It isn’t at all uncommon for audiences today to willingly take in performances of four and five hours, or even more, if the occasion demands it. Marathon concerts, even all night ones, always attract the curious and the dedicated; Wagnerian opera fans do it as a matter of course. Now imagine yourself in Vienna on a cold December evening just before Christmas of 1808. With opera being forbidden during Advent, you learn of a benefit concert—called an “Akademie”—being held at the Theater an der Wien, not for a charity, but to support the composer himself. Able to afford the admission, you find yourself seated in a cold theatre with a program of eight works scheduled for the next four hours or so.
The composer needing “benefit”, of course, was Ludwig van Beethoven—and over the evening you would have experienced what would become an amazing collection of music: the public premieres of the Fifth and Sixth Symphonies, the “Gloria” and “Sanctus” from the Mass in C Major, “Ah! perfido” – a concert aria for soprano and orchestra, and the Fourth Piano Concerto (with the composer as pianist) plus piano improvisations. For the concert finale, Beethoven offered the premiere of the Choral Fantasy, op. 80, for piano, vocal soloists, chorus, and orchestra—written expressly to showcase all these components.
Not only would the Choral Fantasy act as a summary for that 1808 Akademie concert, the work would feature a melody that Beethoven would re-use some 16 years later as the finale of his Ninth Symphony, the one to which Beethoven set the words of Schiller’s “Ode to Joy” to music.
With no long hours in a cold theatre needed, a Beethoven marathon of sorts is already underway in the form of Beethoven250, a two-year collection of global performances in celebration of Beethoven’s 250th birthday in 2020. While I have no doubt that a music organization, or two, somewhere in the world, will attempt a re-creation of that 1808 Akademie, it will be relatively easy to hear live performances of all those works without going to extremes of travel or expense.

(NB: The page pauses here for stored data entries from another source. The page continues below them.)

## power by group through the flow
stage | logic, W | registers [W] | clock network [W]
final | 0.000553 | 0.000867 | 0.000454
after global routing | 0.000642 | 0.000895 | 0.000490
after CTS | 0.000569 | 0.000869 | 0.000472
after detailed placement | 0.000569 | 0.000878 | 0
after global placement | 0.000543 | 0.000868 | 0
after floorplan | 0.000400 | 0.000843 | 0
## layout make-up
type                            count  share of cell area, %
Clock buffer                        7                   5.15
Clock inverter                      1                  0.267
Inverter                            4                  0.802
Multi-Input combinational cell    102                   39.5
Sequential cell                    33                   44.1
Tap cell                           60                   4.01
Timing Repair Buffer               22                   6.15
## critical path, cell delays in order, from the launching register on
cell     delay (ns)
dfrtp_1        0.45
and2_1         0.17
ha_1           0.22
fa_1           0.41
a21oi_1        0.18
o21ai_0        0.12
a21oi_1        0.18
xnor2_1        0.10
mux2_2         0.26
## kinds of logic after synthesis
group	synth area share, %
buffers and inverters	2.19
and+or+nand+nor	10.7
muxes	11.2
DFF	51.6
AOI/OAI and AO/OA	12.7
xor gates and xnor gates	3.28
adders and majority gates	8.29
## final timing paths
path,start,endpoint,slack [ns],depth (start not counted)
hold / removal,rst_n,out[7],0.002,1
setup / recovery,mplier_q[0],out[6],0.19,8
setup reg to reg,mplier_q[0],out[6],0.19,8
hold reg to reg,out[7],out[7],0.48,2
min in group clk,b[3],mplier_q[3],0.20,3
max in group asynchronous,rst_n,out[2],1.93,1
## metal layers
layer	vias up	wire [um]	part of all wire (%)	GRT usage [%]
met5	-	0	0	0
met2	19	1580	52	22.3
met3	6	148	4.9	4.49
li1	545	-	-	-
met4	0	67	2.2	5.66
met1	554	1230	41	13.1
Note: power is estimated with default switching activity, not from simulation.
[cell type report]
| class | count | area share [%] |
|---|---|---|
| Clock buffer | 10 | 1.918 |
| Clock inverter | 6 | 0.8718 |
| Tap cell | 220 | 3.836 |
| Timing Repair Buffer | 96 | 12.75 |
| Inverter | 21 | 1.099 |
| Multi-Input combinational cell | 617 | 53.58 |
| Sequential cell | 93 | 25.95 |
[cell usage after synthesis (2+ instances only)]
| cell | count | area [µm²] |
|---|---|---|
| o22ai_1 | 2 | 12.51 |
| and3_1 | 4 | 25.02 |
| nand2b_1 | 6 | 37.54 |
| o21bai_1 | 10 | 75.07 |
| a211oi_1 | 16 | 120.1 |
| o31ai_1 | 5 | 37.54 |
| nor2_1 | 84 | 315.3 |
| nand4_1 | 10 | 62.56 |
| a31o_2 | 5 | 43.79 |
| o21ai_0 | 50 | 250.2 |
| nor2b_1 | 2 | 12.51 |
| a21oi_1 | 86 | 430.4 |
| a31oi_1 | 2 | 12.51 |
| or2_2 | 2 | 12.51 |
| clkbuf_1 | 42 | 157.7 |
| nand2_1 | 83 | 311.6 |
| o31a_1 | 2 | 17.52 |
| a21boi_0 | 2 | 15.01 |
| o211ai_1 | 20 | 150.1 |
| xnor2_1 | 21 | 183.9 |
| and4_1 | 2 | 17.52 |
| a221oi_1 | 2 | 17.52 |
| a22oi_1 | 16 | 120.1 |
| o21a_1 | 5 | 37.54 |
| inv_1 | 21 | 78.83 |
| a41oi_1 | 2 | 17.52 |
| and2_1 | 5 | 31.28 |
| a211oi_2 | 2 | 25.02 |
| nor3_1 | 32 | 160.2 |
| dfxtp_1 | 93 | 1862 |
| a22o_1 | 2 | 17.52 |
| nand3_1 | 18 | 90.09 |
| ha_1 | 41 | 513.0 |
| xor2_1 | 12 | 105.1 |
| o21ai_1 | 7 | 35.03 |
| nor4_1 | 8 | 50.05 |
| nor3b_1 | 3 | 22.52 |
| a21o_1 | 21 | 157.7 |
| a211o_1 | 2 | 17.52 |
## src/rtl/regfile_pkg.sv

```systemverilog
// Shared types for the regfile write-back path: default widths, queued entry
// layout and the producer identifiers used by the round-robin arbiter.
package regfile_pkg;

  localparam int RF_DATA_WIDTH    = 16;
  localparam int RF_REGADDR_WIDTH = 3;

  typedef struct packed {
    logic [RF_REGADDR_WIDTH-1:0] rd;
    logic [RF_DATA_WIDTH-1:0]    data;
  } wb_entry_t;

  typedef enum logic {
    SRC_ALU = 1'b0,
    SRC_MEM = 1'b1
  } src_e;

endpackage

```

## src/rtl/wb_fifo.sv

```systemverilog
// In-order write-back queue. Every slot and its valid bit are exposed so the
// owner can build the pending vector and search for forwarding matches.
module wb_fifo import regfile_pkg::*; #(
  parameter int  DEPTH   = 4,
  parameter type entry_t = wb_entry_t,
  localparam int PTR_W   = $clog2(DEPTH)
) (
  input  logic             clk,
  input  logic             reset,
  input  logic             push_i,
  input  entry_t           push_entry_i,
  input  logic             pop_i,
  output entry_t           head_o,
  output entry_t           entries_o [DEPTH],
  output logic [DEPTH-1:0] valid_o,
  output logic [PTR_W-1:0] rd_ptr_o,
  output logic             empty_o,
  output logic             full_o
);

  entry_t             mem_q [DEPTH];
  logic [DEPTH-1:0]   valid_q, valid_d;
  logic [PTR_W-1:0]   wr_ptr_q, rd_ptr_q;
  logic               do_push, do_pop;

  assign empty_o = ~|valid_q;
  assign full_o  = &valid_q;
  assign do_push = push_i & ~full_o;
  assign do_pop  = pop_i & ~empty_o;

  // Valid slots stay contiguous from rd_ptr, so a per-slot bit doubles as the count.
  always_comb begin
    valid_d = valid_q;
    if (do_pop)  valid_d[rd_ptr_q] = 1'b0;
    if (do_push) valid_d[wr_ptr_q] = 1'b1;
  end

  always_ff @(posedge clk or posedge reset) begin
    if (reset) begin
      valid_q  <= '0;
      wr_ptr_q <= '0;
      rd_ptr_q <= '0;
    end else begin
      valid_q <= valid_d;
      if (do_push) wr_ptr_q <= wr_ptr_q + 1'b1;
      if (do_pop)  rd_ptr_q <= rd_ptr_q + 1'b1;
    end
  end

  always_ff @(posedge clk) begin
    if (do_push) mem_q[wr_ptr_q] <= push_entry_i;
  end

  assign head_o    = mem_q[rd_ptr_q];
  assign entries_o = mem_q;
  assign valid_o   = valid_q;
  assign rd_ptr_o  = rd_ptr_q;

endmodule

```

## src/rtl/regfile_wb_ctrl.sv

```systemverilog
// Regfile write-side controller: round-robin ALU/MEM intake, write-back queue,
// debug-priority write port, pending vector. Forwarding under REGFILE_WB_BYPASS_EN.
module regfile_wb_ctrl import regfile_pkg::*; #(
  parameter int DATA_WIDTH    = RF_DATA_WIDTH,
  parameter int REGADDR_WIDTH = RF_REGADDR_WIDTH,
  parameter int NUM_REGS      = 1 << REGADDR_WIDTH,
  parameter int WB_DEPTH      = 4,
  parameter bit ZERO_REG      = 1'b0
) (
  input  logic                     clk,
  input  logic                     reset,
  input  logic                     alu_valid,
  input  logic [REGADDR_WIDTH-1:0] alu_rd,
  input  logic [DATA_WIDTH-1:0]    alu_data,
  output logic                     alu_ready,
  input  logic                     mem_valid,
  input  logic [REGADDR_WIDTH-1:0] mem_rd,
  input  logic [DATA_WIDTH-1:0]    mem_data,
  output logic                     mem_ready,
  input  logic                     dbg_we,
  input  logic [REGADDR_WIDTH-1:0] dbg_reg,
  input  logic [DATA_WIDTH-1:0]    dbg_data,
  output logic                     rf_reg_write,
  output logic [REGADDR_WIDTH-1:0] rf_write_reg,
  output logic [DATA_WIDTH-1:0]    rf_write_data,
  output logic [NUM_REGS-1:0]      pending,
  input  logic [REGADDR_WIDTH-1:0] rs1,
  input  logic [REGADDR_WIDTH-1:0] rs2,
  input  logic [DATA_WIDTH-1:0]    rf_rd1,
  input  logic [DATA_WIDTH-1:0]    rf_rd2,
  output logic [DATA_WIDTH-1:0]    fwd_rd1,
  output logic [DATA_WIDTH-1:0]    fwd_rd2,
  output logic                     empty,
  output logic                     full
);

  typedef struct packed {
    logic [REGADDR_WIDTH-1:0] rd;
    logic [DATA_WIDTH-1:0]    data;
  } entry_t;

  localparam int PTR_W = $clog2(WB_DEPTH);

  src_e                rr_q;
  logic                alu_grant, mem_grant, push, pop;
  entry_t              in_entry, head;
  entry_t              entries [WB_DEPTH];
  logic [WB_DEPTH-1:0] slot_valid;
  logic [PTR_W-1:0]    rd_ptr;

  // Ready depends only on registered state and valids; a same-cycle pop never frees a slot.
  assign alu_grant = alu_valid & (~mem_valid | (rr_q == SRC_ALU));
  assign mem_grant = mem_valid & (~alu_valid | (rr_q == SRC_MEM));
  assign alu_ready = alu_grant & ~full & ~reset;
  assign mem_ready = mem_grant & ~full & ~reset;

  always_comb begin
    in_entry.rd   = alu_ready ? alu_rd   : mem_rd;
    in_entry.data = alu_ready ? alu_data : mem_data;
  end

  assign push = (alu_ready | mem_ready) & ~(ZERO_REG && (in_entry.rd == '0));
  assign pop  = ~dbg_we & ~empty & ~reset;

  always_ff @(posedge clk or posedge reset) begin
    if (reset)          rr_q <= SRC_ALU;
    else if (alu_ready) rr_q <= SRC_MEM;
    else if (mem_ready) rr_q <= SRC_ALU;
  end

  wb_fifo #(
    .DEPTH   (WB_DEPTH),
    .entry_t (entry_t)
  ) u_fifo (
    .clk          (clk),
    .reset        (reset),
    .push_i       (push),
    .push_entry_i (in_entry),
    .pop_i        (pop),
    .head_o       (head),
    .entries_o    (entries),
    .valid_o      (slot_valid),
    .rd_ptr_o     (rd_ptr),
    .empty_o      (empty),
    .full_o       (full)
  );

  always_comb begin
    rf_reg_write  = 1'b0;
    rf_write_reg  = '0;
    rf_write_data = '0;
    if (!reset) begin
      if (dbg_we) begin
        rf_reg_write  = 1'b1;
        rf_write_reg  = dbg_reg;
        rf_write_data = dbg_data;
      end else if (!empty) begin
        rf_reg_write  = 1'b1;
        rf_write_reg  = head.rd;
        rf_write_data = head.data;
      end
    end
  end

  always_comb begin
    pending = '0;
    for (int i = 0; i < WB_DEPTH; i++) begin
      if (slot_valid[i]) pending[entries[i].rd] = 1'b1;
    end
  end

`ifdef REGFILE_WB_BYPASS_EN
  function automatic logic [PTR_W-1:0] age_slot(input logic [PTR_W-1:0] base, input int k);
    return base + PTR_W'(k);
  endfunction

  // Walk oldest to youngest so the youngest match wins; debug data overrides the queue.
  always_comb begin
    fwd_rd1 = rf_rd1;
    fwd_rd2 = rf_rd2;
    for (int k = 0; k < WB_DEPTH; k++) begin
      if (slot_valid[age_slot(rd_ptr, k)]) begin
        if (entries[age_slot(rd_ptr, k)].rd == rs1) fwd_rd1 = entries[age_slot(rd_ptr, k)].data;
        if (entries[age_slot(rd_ptr, k)].rd == rs2) fwd_rd2 = entries[age_slot(rd_ptr, k)].data;
      end
    end
    if (dbg_we && dbg_reg == rs1) fwd_rd1 = dbg_data;
    if (dbg_we && dbg_reg == rs2) fwd_rd2 = dbg_data;
  end
`else
  logic unused_bypass;
  assign unused_bypass = ^{rs1, rs2, rd_ptr};
  assign fwd_rd1 = rf_rd1;
  assign fwd_rd2 = rf_rd2;
`endif

endmodule

```
### config.mk
export PLATFORM = sky130hd
export DESIGN_NAME = uart_tx_arbiter
export DESIGN_NICKNAME = d
export VERILOG_FILES = /design/src/rtl/uart_tx_arbiter.sv
export SDC_FILE = /design/constraint.sdc
export NUM_CORES = 1
export LEC_CHECK = 0
export CORE_MARGIN = 1.5
export CORE_UTILIZATION = 38
export DETAILED_ROUTE_END_ITERATION = 12
export PLACE_DENSITY = 0.8
export SYNTH_ARGS = -nofsm -noshare
export SYNTH_HDL_FRONTEND = slang
export SYNTH_SLANG_ARGS = --single-unit
### constraint.sdc
create_clock -name clk -period 3.01 [get_ports clk]
set_input_delay 0.602 -clock clk [delete_from_list [all_inputs] [get_ports clk]]
set_output_delay 0.602 -clock clk [all_outputs]
set_load 0.1 [all_outputs]
[src/rtl/push_conditioner.sv]
// push_conditioner
//   Input stage for the push-button service logic. Each button is run through
//   a 2-flop synchroniser and a debouncer. The result is a clean level plus
//   one-cycle press/release strobes. While a button is held, an optional
//   auto-repeat re-fires the press strobe. Buttons are fully independent.
//
// Ports
//   clk_osc      in   1      system clock
//   rst          in   1      synchronous, active-high reset
//   push_raw     in   N_BTN  asynchronous, bouncy button inputs
//   repeat_en    in   N_BTN  per-button auto-repeat enable (clk_osc domain)
//   btn_level    out  N_BTN  debounced button level
//   btn_press    out  N_BTN  1-cycle strobe on accepted press and on each repeat
//   btn_release  out  N_BTN  1-cycle strobe on accepted release
//   btn_repeat   out  N_BTN  high while the button is in the auto-repeat phase
module push_conditioner #(
  parameter int N_BTN            = 5,
  parameter int DEBOUNCE_CYC     = 1_000_000,
  parameter int REPEAT_DELAY_CYC = 50_000_000,
  parameter int REPEAT_RATE_CYC  = 10_000_000
) (
  input  logic             clk_osc,
  input  logic             rst,
  input  logic [N_BTN-1:0] push_raw,
  input  logic [N_BTN-1:0] repeat_en,
  output logic [N_BTN-1:0] btn_level,
  output logic [N_BTN-1:0] btn_press,
  output logic [N_BTN-1:0] btn_release,
  output logic [N_BTN-1:0] btn_repeat
);

  localparam int DB_W   = $clog2(DEBOUNCE_CYC + 1);
  localparam int RP_MAX = (REPEAT_DELAY_CYC > REPEAT_RATE_CYC) ? REPEAT_DELAY_CYC
                                                               : REPEAT_RATE_CYC;
  localparam int RP_W   = $clog2(RP_MAX + 1);

  localparam logic [DB_W-1:0] DB_LAST    = DB_W'(DEBOUNCE_CYC);
  // The repeat counter is cleared on the event edge and reads 0 in the first
  // cycle after it, so the event fires when it holds CYC-1.
  localparam logic [RP_W-1:0] DELAY_LAST = RP_W'(REPEAT_DELAY_CYC - 1);
  localparam logic [RP_W-1:0] RATE_LAST  = RP_W'(REPEAT_RATE_CYC - 1);

  localparam logic [1:0] ST_IDLE   = 2'd0;
  localparam logic [1:0] ST_DELAY  = 2'd1;
  localparam logic [1:0] ST_REPEAT = 2'd2;

  // Stage p0/p1: two-flop synchroniser, the only reader of push_raw.
  logic [N_BTN-1:0] sync_p0;
  logic [N_BTN-1:0] sync_p1;

  always_ff @(posedge clk_osc) begin
    if (rst) begin
      sync_p0 <= '0;
      sync_p1 <= '0;
    end else begin
      sync_p0 <= push_raw;
      sync_p1 <= sync_p0;
    end
  end

  for (genvar i = 0; i < N_BTN; i++) begin : g_btn
    logic [DB_W-1:0] db_cnt;
    logic [DB_W-1:0] db_nxt;
    logic            level_r;
    logic            level_nxt;
    logic            rise;
    logic            fall;
    logic [1:0]      state;
    logic [1:0]      state_nxt;
    logic [RP_W-1:0] rp_cnt;
    logic [RP_W-1:0] rp_nxt;
    logic            rp_hit;
    logic            press_r;
    logic            release_r;
    logic            repeat_r;

    // Stage p2: debounce, strobe generation and auto-repeat sequencing.
    always_comb begin
      db_nxt    = '0;
      level_nxt = level_r;
      if (sync_p1[i] != level_r) begin
        if (db_cnt == DB_LAST) begin
          level_nxt = ~level_r;
        end else begin
          db_nxt = db_cnt + 1'b1;
        end
      end
      rise = level_nxt & ~level_r;
      fall = ~level_nxt & level_r;

      state_nxt = state;
      rp_nxt    = rp_cnt;
      rp_hit    = 1'b0;
      // A falling level wins over any repeat due in the same cycle.
      if (fall) begin
        state_nxt = ST_IDLE;
        rp_nxt    = '0;
      end else begin
        case (state)
          ST_IDLE: begin
            if (rise) begin
              state_nxt = ST_DELAY;
              rp_nxt    = '0;
            end
          end
          ST_DELAY: begin
            if (rp_cnt == DELAY_LAST) begin
              state_nxt = ST_REPEAT;
              rp_nxt    = '0;
              rp_hit    = 1'b1;
            end else begin
              rp_nxt = rp_cnt + 1'b1;
            end
          end
          ST_REPEAT: begin
            if (rp_cnt == RATE_LAST) begin
              rp_nxt = '0;
              rp_hit = 1'b1;
            end else begin
              rp_nxt = rp_cnt + 1'b1;
            end
          end
          default: begin
            state_nxt = ST_IDLE;
            rp_nxt    = '0;
          end
        endcase
      end
    end

    always_ff @(posedge clk_osc) begin
      if (rst) begin
        db_cnt    <= '0;
        level_r   <= 1'b0;
        state     <= ST_IDLE;
        rp_cnt    <= '0;
        press_r   <= 1'b0;
        release_r <= 1'b0;
        repeat_r  <= 1'b0;
      end else begin
        db_cnt    <= db_nxt;
        level_r   <= level_nxt;
        state     <= state_nxt;
        rp_cnt    <= rp_nxt;
        // repeat_en only masks the strobe; the cadence keeps running.
        press_r   <= rise | (rp_hit & repeat_en[i]);
        release_r <= fall;
        repeat_r  <= (state_nxt == ST_REPEAT);
      end
    end

    assign btn_level[i]   = level_r;
    assign btn_press[i]   = press_r;
    assign btn_release[i] = release_r;
    assign btn_repeat[i]  = repeat_r;
  end

endmodule

[config.mk]
export PLATFORM = sky130hd
export DESIGN_NAME = push_conditioner
export DESIGN_NICKNAME = d
export VERILOG_FILES = /design/src/rtl/push_conditioner.sv
export SDC_FILE = /design/constraint.sdc
export NUM_CORES = 1
export LEC_CHECK = 0
export BUFFER_PORTS_ARGS = -buffer_cell sky130_fd_sc_hd__buf_4
export CAP_MARGIN = 20
export CORE_MARGIN = 5
export CORE_UTILIZATION = 68
export DETAILED_ROUTE_END_ITERATION = 8
export HOLD_SLACK_MARGIN = 0.15
export PLACE_DENSITY = 0.86
export SLEW_MARGIN = 25
export SYNTH_ARGS = -nofsm -noshare
export SYNTH_HDL_FRONTEND = slang
export SYNTH_SLANG_ARGS = --single-unit
[constraint.sdc]
create_clock -name clk_osc -period 7.5 [get_ports clk_osc]
set_input_delay 1.125 -clock clk_osc [delete_from_list [all_inputs] [get_ports clk_osc]]
set_output_delay 1.125 -clock clk_osc [all_outputs]
set_load 0.05 [all_outputs]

The University of Tennessee School of Music is heavily committed to Beethoven250, with the UT Symphony Orchestra having already performed Beethoven’s Symphony No. 7 last fall and the Beethoven Violin Sonatas being performed by violinist Miroslav Hristov and pianist Chih-Long Hu this month. The UTSO continues the journey through Beethoven’s works this Saturday evening with a performance of the Choral Fantasy, op. 80.
UTSO music director and conductor James Fellenbaum explains how this selection came about. “As part of the Beethoven250, I started planning for the Choral Fantasy nine months or so ago. That’s when I asked David Brunell if he would play the piano part. And I talked to Dr. Angela Batey about involving the choral ensembles.”
In addition to the orchestra, Professor Brunell as piano soloist, and the UT Choral Ensembles (Chamber Singers, Concert Choir, Men’s Chorale, and Women’s Chorale), the performance will also include voice faculty members Marjorie Bennett Stephens, Cecily Nall, Lorraine di Simone, Andrew Skoog, and Andrew Wentzel, as well as student tenor Miles Jenkins.
With the Beethoven Choral Fantasy clocking in at roughly 18 minutes of performance, and no plans for a marathon in UT’s Cox Auditorium, Fellenbaum began considering companion pieces to complete the concert. With the decision, his confidence in the abilities of his orchestra came through loud and clear.
“It took me until last October or so to come up with a good piece that would fit the orchestra’s strengths,” Fellenbaum reports, “and I came up with doing two of the four movements of the Bruckner Symphony No. 7. Were we to do the entire 65 minute symphony, that would have been an entire concert in itself!”
“Although I said something similar last year, this orchestra may be the best orchestra we’ve had. The size and talent of the strings – the Bruckner needs large string sections, large choirs of strings, and we certainly have that. Bruckner is earth-moving music and this has been a fun, new challenge and the strings have met it. …Plus, the brass sections are very, very strong. I wanted to find a piece that would be a good work for the brass, that had really good brass parts.”
Avoiding the requirement of obtaining and manning “Wagner tubas” for the second Adagio movement, Fellenbaum settled on doing the third movement (Scherzo) and the first movement (Allegro moderato) in that order.
“I actually thought about doing the 3rd and 4th movements,” Fellenbaum explains, “but I just love the 1st movement. Whenever I think of the Bruckner 7, I think of that first movement.”
For regular attendees at UT Symphony concerts, note that this weekend’s concert is on Saturday evening (February 16) at 7:30 PM in the James R. Cox Auditorium, rather than the usual Sunday afternoon slot. Admission is free.